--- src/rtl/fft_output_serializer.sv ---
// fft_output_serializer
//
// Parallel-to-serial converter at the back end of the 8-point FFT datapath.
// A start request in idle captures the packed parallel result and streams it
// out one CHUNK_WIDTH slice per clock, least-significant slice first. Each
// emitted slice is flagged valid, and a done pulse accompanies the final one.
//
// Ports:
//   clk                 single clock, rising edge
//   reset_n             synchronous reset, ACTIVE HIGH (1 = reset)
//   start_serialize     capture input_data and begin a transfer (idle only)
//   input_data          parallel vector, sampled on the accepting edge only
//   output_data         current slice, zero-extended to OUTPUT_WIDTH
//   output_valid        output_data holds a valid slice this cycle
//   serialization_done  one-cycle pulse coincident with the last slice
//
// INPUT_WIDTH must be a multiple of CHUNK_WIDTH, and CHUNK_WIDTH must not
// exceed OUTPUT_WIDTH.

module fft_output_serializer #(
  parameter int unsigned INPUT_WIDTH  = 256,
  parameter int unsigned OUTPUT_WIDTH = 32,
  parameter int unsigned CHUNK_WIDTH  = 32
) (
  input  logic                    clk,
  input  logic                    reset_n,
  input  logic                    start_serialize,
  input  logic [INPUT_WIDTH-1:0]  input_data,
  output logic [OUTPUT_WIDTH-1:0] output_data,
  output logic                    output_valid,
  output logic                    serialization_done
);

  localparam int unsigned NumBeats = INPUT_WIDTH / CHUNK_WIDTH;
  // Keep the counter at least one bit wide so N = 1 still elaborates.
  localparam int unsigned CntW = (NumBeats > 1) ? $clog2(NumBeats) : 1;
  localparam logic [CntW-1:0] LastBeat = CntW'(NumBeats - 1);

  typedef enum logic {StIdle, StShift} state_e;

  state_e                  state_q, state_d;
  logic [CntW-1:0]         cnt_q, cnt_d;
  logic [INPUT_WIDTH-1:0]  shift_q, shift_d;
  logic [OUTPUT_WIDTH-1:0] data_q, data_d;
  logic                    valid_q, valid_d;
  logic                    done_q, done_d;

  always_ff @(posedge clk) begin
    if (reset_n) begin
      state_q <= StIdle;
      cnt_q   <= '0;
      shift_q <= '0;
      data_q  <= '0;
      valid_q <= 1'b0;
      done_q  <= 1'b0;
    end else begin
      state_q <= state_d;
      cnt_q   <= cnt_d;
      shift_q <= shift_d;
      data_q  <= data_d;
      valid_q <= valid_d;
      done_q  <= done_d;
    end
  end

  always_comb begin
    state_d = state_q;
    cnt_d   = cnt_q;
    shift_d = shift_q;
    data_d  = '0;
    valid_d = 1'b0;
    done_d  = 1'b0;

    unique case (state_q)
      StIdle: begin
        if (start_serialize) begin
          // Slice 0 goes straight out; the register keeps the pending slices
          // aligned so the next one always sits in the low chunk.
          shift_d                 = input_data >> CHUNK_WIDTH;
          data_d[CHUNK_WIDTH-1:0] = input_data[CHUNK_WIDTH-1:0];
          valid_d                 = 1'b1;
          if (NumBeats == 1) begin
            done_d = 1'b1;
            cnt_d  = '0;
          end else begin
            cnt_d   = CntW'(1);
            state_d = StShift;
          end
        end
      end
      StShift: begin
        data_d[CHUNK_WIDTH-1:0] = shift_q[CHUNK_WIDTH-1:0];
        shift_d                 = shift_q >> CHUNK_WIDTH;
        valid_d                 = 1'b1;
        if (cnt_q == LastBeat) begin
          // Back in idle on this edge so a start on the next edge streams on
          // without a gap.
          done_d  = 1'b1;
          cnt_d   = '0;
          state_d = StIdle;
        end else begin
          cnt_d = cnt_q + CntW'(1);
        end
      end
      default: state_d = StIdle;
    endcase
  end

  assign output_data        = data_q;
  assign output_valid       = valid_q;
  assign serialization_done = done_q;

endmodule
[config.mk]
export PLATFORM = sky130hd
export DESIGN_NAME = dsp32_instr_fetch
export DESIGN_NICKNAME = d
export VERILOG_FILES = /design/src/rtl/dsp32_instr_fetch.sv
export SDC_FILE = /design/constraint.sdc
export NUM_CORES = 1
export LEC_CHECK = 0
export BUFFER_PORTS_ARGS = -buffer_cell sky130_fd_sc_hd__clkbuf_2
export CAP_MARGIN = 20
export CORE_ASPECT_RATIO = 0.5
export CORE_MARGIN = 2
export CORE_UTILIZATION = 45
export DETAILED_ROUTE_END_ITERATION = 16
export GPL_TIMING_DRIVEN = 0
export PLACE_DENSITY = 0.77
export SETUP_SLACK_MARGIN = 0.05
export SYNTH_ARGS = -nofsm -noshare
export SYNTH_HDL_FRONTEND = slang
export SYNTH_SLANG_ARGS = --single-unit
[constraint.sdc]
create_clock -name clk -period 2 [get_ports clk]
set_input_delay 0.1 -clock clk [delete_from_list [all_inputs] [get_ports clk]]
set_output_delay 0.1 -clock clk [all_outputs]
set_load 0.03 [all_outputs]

----------------

**TASK DESCRIPTION**
Once more, set down the full listing, verbatim.

**TASK RESULT**
--- src/rtl/fft_output_serializer.sv ---
// fft_output_serializer
//
// Parallel-to-serial converter at the back end of the 8-point FFT datapath.
// A start request in idle captures the packed parallel result and streams it
// out one CHUNK_WIDTH slice per clock, least-significant slice first. Each
// emitted slice is flagged valid, and a done pulse accompanies the final one.
//
// Ports:
//   clk                 single clock, rising edge
//   reset_n             synchronous reset, ACTIVE HIGH (1 = reset)
//   start_serialize     capture input_data and begin a transfer (idle only)
//   input_data          parallel vector, sampled on the accepting edge only
//   output_data         current slice, zero-extended to OUTPUT_WIDTH
//   output_valid        output_data holds a valid slice this cycle
//   serialization_done  one-cycle pulse coincident with the last slice
//
// INPUT_WIDTH must be a multiple of CHUNK_WIDTH, and CHUNK_WIDTH must not
// exceed OUTPUT_WIDTH.

module fft_output_serializer #(
  parameter int unsigned INPUT_WIDTH  = 256,
  parameter int unsigned OUTPUT_WIDTH = 32,
  parameter int unsigned CHUNK_WIDTH  = 32
) (
  input  logic                    clk,
  input  logic                    reset_n,
  input  logic                    start_serialize,
  input  logic [INPUT_WIDTH-1:0]  input_data,
  output logic [OUTPUT_WIDTH-1:0] output_data,
  output logic                    output_valid,
  output logic                    serialization_done
);

  localparam int unsigned NumBeats = INPUT_WIDTH / CHUNK_WIDTH;
  // Keep the counter at least one bit wide so N = 1 still elaborates.
  localparam int unsigned CntW = (NumBeats > 1) ? $clog2(NumBeats) : 1;
  localparam logic [CntW-1:0] LastBeat = CntW'(NumBeats - 1);

  typedef enum logic {StIdle, StShift} state_e;

  state_e                  state_q, state_d;
  logic [CntW-1:0]         cnt_q, cnt_d;
  logic [INPUT_WIDTH-1:0]  shift_q, shift_d;
  logic [OUTPUT_WIDTH-1:0] data_q, data_d;
  logic                    valid_q, valid_d;
  logic                    done_q, done_d;

  always_ff @(posedge clk) begin
    if (reset_n) begin
      state_q <= StIdle;
      cnt_q   <= '0;
      shift_q <= '0;
      data_q  <= '0;
      valid_q <= 1'b0;
      done_q  <= 1'b0;
    end else begin
      state_q <= state_d;
      cnt_q   <= cnt_d;
      shift_q <= shift_d;
      data_q  <= data_d;
      valid_q <= valid_d;
      done_q  <= done_d;
    end
  end

  always_comb begin
    state_d = state_q;
    cnt_d   = cnt_q;
    shift_d = shift_q;
    data_d  = '0;
    valid_d = 1'b0;
    done_d  = 1'b0;

    unique case (state_q)
      StIdle: begin
        if (start_serialize) begin
          // Slice 0 goes straight out; the register keeps the pending slices
          // aligned so the next one always sits in the low chunk.
          shift_d                 = input_data >> CHUNK_WIDTH;
          data_d[CHUNK_WIDTH-1:0] = input_data[CHUNK_WIDTH-1:0];
          valid_d                 = 1'b1;
          if (NumBeats == 1) begin
            done_d = 1'b1;
            cnt_d  = '0;
          end else begin
            cnt_d   = CntW'(1);
            state_d = StShift;
          end
        end
      end
      StShift: begin
        data_d[CHUNK_WIDTH-1:0] = shift_q[CHUNK_WIDTH-1:0];
        shift_d                 = shift_q >> CHUNK_WIDTH;
        valid_d                 = 1'b1;
        if (cnt_q == LastBeat) begin
          // Back in idle on this edge so a start on the next edge streams on
          // without a gap.
          done_d  = 1'b1;
          cnt_d   = '0;
          state_d = StIdle;
        end else begin
          cnt_d = cnt_q + CntW'(1);
        end
      end
      default: state_d = StIdle;
    endcase
  end

  assign output_data        = data_q;
  assign output_valid       = valid_q;
  assign serialization_done = done_q;

endmodule
[config.mk]
export PLATFORM = sky130hd
export DESIGN_NAME = dsp32_instr_fetch
export DESIGN_NICKNAME = d
export VERILOG_FILES = /design/src/rtl/dsp32_instr_fetch.sv
export SDC_FILE = /design/constraint.sdc
export NUM_CORES = 1
export LEC_CHECK = 0
export BUFFER_PORTS_ARGS = -buffer_cell sky130_fd_sc_hd__clkbuf_2
export CAP_MARGIN = 20
export CORE_ASPECT_RATIO = 0.5
export CORE_MARGIN = 2
export CORE_UTILIZATION = 45
export DETAILED_ROUTE_END_ITERATION = 16
export GPL_TIMING_DRIVEN = 0
export PLACE_DENSITY = 0.77
export SETUP_SLACK_MARGIN = 0.05
export SYNTH_ARGS = -nofsm -noshare
export SYNTH_HDL_FRONTEND = slang
export SYNTH_SLANG_ARGS = --single-unit
[constraint.sdc]
create_clock -name clk -period 2 [get_ports clk]
set_input_delay 0.1 -clock clk [delete_from_list [all_inputs] [get_ports clk]]
set_output_delay 0.1 -clock clk [all_outputs]
set_load 0.03 [all_outputs]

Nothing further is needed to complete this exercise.